Sunday, February 23, 2014

Amazing Grace

I have been wondering what to write about first as I begin to unpack this trip. What is hitting me the hardest is how thankful I am for the church. This doesn't have to do with finances, although I cannot begin to thank everyone enough for that and for your prayers for my team and I, but I want to tell you is a story about a temple and a church I visited in Southeast Asia.

 I remember it like it was yesterday. Walking up the stairs to this temple and having to ask my friend if we could walk up with our elbows locked and a word of prayer on our lips as I was hit with an overwhelming shock of mixed emotions. I saw the beggars with no limbs. I heard chanting music. I smelled the smoke being offered up to their ancestors and it broke my heart as I was rocked with the reality that these sweet people really didn't know where they were going after they died and it was a generational fear. It is a routine to come to this temple, bow down to the idols and force their kids to do it too because as a part of their culture, one did not want to mess up this religious curse, I'll call it, that has been continually passed down. As I watched one family bow down to an idol the tears came rushing down and I had to take a minute to gather my emotions as I wrapped my head around the truth that these people don't know that their lives are at stake because they haven't heard the truth of the gospel.

 I will never forget this moment, but don't worry it gets a lot better.

 There's this place called a church. It's sometimes difficult to find, but once you walk in there it is a feeling of Amazing Grace, both when you sing it out and when you walk in with your bare feet and the villagers offer you nuts or whatever they have that is their very best because you are a foreigner and they want to give you the very best they have.

 It's hard being a Christian they say, all over Southeast Asia, but as one Koran boy told a member of our group:   he felt bad for us because it is hard since we have so much luxury that we don't have to depend on God. I think it is, for us, a matter of recognizing God.
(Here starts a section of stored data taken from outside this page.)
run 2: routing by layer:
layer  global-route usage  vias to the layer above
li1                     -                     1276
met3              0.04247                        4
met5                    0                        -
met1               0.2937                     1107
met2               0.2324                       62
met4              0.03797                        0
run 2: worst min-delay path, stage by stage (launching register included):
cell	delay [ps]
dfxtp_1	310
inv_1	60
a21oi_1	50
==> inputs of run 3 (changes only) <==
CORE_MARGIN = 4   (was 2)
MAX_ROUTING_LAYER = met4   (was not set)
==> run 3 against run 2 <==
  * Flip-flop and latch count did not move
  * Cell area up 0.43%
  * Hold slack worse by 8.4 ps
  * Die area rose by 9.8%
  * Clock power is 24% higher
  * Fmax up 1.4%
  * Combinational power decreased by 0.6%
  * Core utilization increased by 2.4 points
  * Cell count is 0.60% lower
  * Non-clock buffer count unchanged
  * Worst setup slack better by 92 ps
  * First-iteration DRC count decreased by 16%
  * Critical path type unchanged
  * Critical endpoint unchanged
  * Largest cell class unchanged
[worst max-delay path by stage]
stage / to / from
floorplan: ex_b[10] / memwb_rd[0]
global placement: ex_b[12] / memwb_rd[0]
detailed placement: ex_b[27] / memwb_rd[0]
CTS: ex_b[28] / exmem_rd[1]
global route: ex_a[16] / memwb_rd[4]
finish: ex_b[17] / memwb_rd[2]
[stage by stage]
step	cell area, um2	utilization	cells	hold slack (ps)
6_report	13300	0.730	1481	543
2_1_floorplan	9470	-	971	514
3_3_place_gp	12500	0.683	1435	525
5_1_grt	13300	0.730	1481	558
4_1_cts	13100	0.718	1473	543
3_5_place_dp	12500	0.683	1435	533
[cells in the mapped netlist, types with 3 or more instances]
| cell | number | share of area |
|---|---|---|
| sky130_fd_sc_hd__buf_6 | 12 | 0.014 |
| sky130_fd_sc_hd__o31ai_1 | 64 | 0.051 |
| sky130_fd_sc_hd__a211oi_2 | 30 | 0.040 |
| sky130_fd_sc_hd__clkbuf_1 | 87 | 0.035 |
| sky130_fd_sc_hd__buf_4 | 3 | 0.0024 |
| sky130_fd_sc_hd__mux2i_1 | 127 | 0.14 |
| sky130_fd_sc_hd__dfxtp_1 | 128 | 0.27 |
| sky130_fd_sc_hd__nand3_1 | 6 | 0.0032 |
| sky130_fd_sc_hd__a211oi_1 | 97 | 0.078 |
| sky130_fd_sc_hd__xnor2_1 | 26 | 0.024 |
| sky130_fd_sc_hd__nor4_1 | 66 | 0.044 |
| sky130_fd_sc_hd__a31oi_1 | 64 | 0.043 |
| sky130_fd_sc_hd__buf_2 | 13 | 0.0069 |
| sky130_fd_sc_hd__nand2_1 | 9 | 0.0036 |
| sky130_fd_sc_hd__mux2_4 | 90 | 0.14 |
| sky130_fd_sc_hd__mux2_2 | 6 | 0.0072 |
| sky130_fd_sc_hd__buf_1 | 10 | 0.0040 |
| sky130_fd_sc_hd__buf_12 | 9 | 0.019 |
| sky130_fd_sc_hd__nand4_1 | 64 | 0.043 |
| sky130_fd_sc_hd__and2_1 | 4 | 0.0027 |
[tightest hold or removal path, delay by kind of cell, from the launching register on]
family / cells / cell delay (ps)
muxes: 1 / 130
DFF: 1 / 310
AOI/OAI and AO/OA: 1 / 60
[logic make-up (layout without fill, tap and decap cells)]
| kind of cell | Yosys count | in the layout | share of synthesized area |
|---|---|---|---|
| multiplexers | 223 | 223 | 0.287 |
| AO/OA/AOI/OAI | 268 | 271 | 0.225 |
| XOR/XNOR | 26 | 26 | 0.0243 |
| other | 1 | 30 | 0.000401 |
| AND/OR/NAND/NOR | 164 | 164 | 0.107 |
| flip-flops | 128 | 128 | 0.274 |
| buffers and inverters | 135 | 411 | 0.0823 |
**src/rtl/ga2x_vram_sched.sv**
```systemverilog
// ga2x_vram_sched: VRAM time-slot scheduler for GA2x tilemap chips.
// One single-port VRAM is shared by NUM_LAYERS tile fetchers, a CPU port
// and an optional per-line rowscroll fetcher.
// Round of L = 2*NUM_LAYERS+2 slots: an even/odd slot pair per layer, then
// one CPU slot pair.
// With cpu_boost set, the even slot of each odd-numbered layer also serves
// a pending CPU access.
// Optional feature macro: ROWSCROLL_FETCH_EN builds the per-line rowscroll
// fetch state (RS). Without it, rowscroll is tied to zero, and hpulse only
// realigns the slot counter.
module ga2x_vram_sched #(
   parameter int NUM_LAYERS  = 3,
   parameter int AW          = 15,
   parameter int RS_BASE     = 'h7a00,
   parameter int RS_PREFETCH = 'h7800
) (
   input  logic                       clk,
   input  logic                       reset_n,
   input  logic                       ce,
   input  logic                       hpulse,
   input  logic [9:0]                 vcnt,
   input  logic [NUM_LAYERS*10-1:0]   y_ofs,
   input  logic                       cpu_boost,
   input  logic                       cpu_req,
   input  logic                       cpu_we,
   input  logic [AW-1:0]              cpu_addr,
   input  logic [15:0]                cpu_din,
   output logic [15:0]                cpu_dout,
   output logic                       cpu_busy,
   input  logic [NUM_LAYERS*AW-1:0]   layer_addr,
   output logic [NUM_LAYERS-1:0]      layer_load,
   output logic [15:0]                vram_latch,
   output logic [AW-1:0]              vram_addr,
   output logic [15:0]                vram_dout,
   output logic                       vram_we,
   input  logic [15:0]                vram_din,
   output logic [NUM_LAYERS*10-1:0]   rowscroll
);

   localparam int              L         = 2 * NUM_LAYERS + 2;
   localparam int              SW        = $clog2(L);
   localparam logic [SW-1:0]   SLOT_LAST = SW'(L - 1);
   localparam logic [SW-1:0]   SLOT_CPU  = SW'(2 * NUM_LAYERS);

   logic [SW-1:0]          slot;
   logic                   cpu_pend;
   logic                   cpu_inflight;
   logic                   cpu_we_q;
   logic [AW-1:0]          cpu_addr_q;
   logic [15:0]            cpu_din_q;

   logic                   in_rs;
   logic                   is_layer;
   logic                   serve_now;
   logic                   done_now;
   logic [SW-2:0]          lidx;
   logic [AW-1:0]          lay_word;
   logic [NUM_LAYERS-1:0]  lay_onehot;

`ifdef ROWSCROLL_FETCH_EN
   localparam int            RCW     = $clog2(2 * NUM_LAYERS + 1);
   localparam logic [RCW-1:0] RC_LAST = RCW'(2 * NUM_LAYERS);

   typedef enum logic {ST_SLOTS, ST_RS} state_t;

   state_t                 state;
   logic [RCW-1:0]         rc;
   logic                   rs_pending;
   logic [AW-1:0]          rs_addr;
   logic [9:0]             rs_sum;

   // Rowscroll table address for the layer addressed by the current odd rc.
   always_comb begin
      rs_sum  = '0;
      rs_addr = '0;
      for (int i = 0; i < NUM_LAYERS; i++) begin
         if (rc == RCW'(2 * i + 1)) begin
            rs_sum  = y_ofs[i*10 +: 10] + vcnt;
            rs_addr = AW'(RS_BASE + i * 'h200 + int'(rs_sum[8:0]));
         end
      end
   end

   assign in_rs = (state == ST_RS);
`else
   assign in_rs     = 1'b0;
   assign rowscroll = '0;
`endif

   // Slot decode and CPU service/completion decisions for this ce.
   always_comb begin
      lidx       = slot[SW-1:1];
      is_layer   = (slot < SLOT_CPU);
      lay_word   = layer_addr[int'(lidx)*AW +: AW];
      lay_onehot = NUM_LAYERS'(1) << lidx;
      serve_now  = ce && !in_rs && cpu_pend && !slot[0] &&
                   (!is_layer || (cpu_boost && slot[1]));
      done_now   = ce && !in_rs && cpu_inflight && slot[0];
   end

   // Scheduler state machine: slot round, CPU port and rowscroll fetch.
   always_ff @(posedge clk or negedge reset_n) begin
      if (!reset_n) begin
         slot         <= '0;
         cpu_pend     <= 1'b0;
         cpu_inflight <= 1'b0;
         cpu_busy     <= 1'b0;
         cpu_we_q     <= 1'b0;
         cpu_addr_q   <= '0;
         cpu_din_q    <= '0;
         cpu_dout     <= '0;
         layer_load   <= '0;
         vram_latch   <= '0;
         vram_addr    <= '0;
         vram_dout    <= '0;
         vram_we      <= 1'b0;
`ifdef ROWSCROLL_FETCH_EN
         state        <= ST_SLOTS;
         rc           <= '0;
         rs_pending   <= 1'b0;
         rowscroll    <= '0;
`endif
      end else begin
         // NOTE: vram_we defaults low on every clk, not every ce, so a
         // write strobe is exactly one clk wide even when ce is sparse.
         vram_we <= 1'b0;

         // CPU request capture runs on clk; requests while busy are dropped.
         if (cpu_req && !cpu_busy) begin
            cpu_busy   <= 1'b1;
            cpu_pend   <= 1'b1;
            cpu_we_q   <= cpu_we;
            cpu_addr_q <= cpu_addr;
            cpu_din_q  <= cpu_din;
         end

         if (serve_now) begin
            vram_addr    <= cpu_addr_q;
            vram_dout    <= cpu_din_q;
            vram_we      <= cpu_we_q;
            cpu_pend     <= 1'b0;
            cpu_inflight <= 1'b1;
         end

         if (done_now) begin
            cpu_dout     <= vram_din;
            cpu_busy     <= 1'b0;
            cpu_inflight <= 1'b0;
         end

         if (ce) begin
            layer_load <= '0;
            if (in_rs) begin
`ifdef ROWSCROLL_FETCH_EN
               if (rc == '0)
                  vram_addr <= AW'(RS_PREFETCH);
               else if (rc[0])
                  vram_addr <= rs_addr;
               for (int i = 0; i < NUM_LAYERS; i++) begin
                  if (rc == RCW'(2 * i + 2))
                     rowscroll[i*10 +: 10] <= vram_din[9:0];
               end
               if (rc == RC_LAST) begin
                  state      <= ST_SLOTS;
                  slot       <= '0;
                  rs_pending <= 1'b0;
               end else begin
                  rc <= rc + 1'b1;
               end
`endif
            end else begin
               if (is_layer && !slot[0] && !serve_now)
                  vram_addr <= {lay_word[AW-1:1], 1'b0};
               if (is_layer && slot[0]) begin
                  vram_addr[0] <= 1'b1;
                  layer_load   <= lay_onehot;
                  // A boosted CPU access used this pair: latch stays stale.
                  if (!cpu_inflight)
                     vram_latch <= vram_din;
               end

               if (hpulse)
                  slot <= SLOT_LAST;
               else if (slot == SLOT_LAST)
                  slot <= '0;
               else
                  slot <= slot + 1'b1;

`ifdef ROWSCROLL_FETCH_EN
               if (hpulse)
                  rs_pending <= 1'b1;
               if (slot == SLOT_LAST && rs_pending) begin
                  state <= ST_RS;
                  rc    <= '0;
               end
`endif
            end
         end
      end
   end

endmodule

```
Yes, he may feel bad for us, but when we take a deep breath and perhaps we are dropped to our knees because we see, we really see God's grace, and when we take the time too look at it and sing, "Amazing grace how sweet the sound that saved a wretch like me..." we recognize that we are wretch's and that we are all in need of that sweet deep reminder of grace especially when you take a moment to recognize it, please don't forget to recognize that today.

Be blessed, church!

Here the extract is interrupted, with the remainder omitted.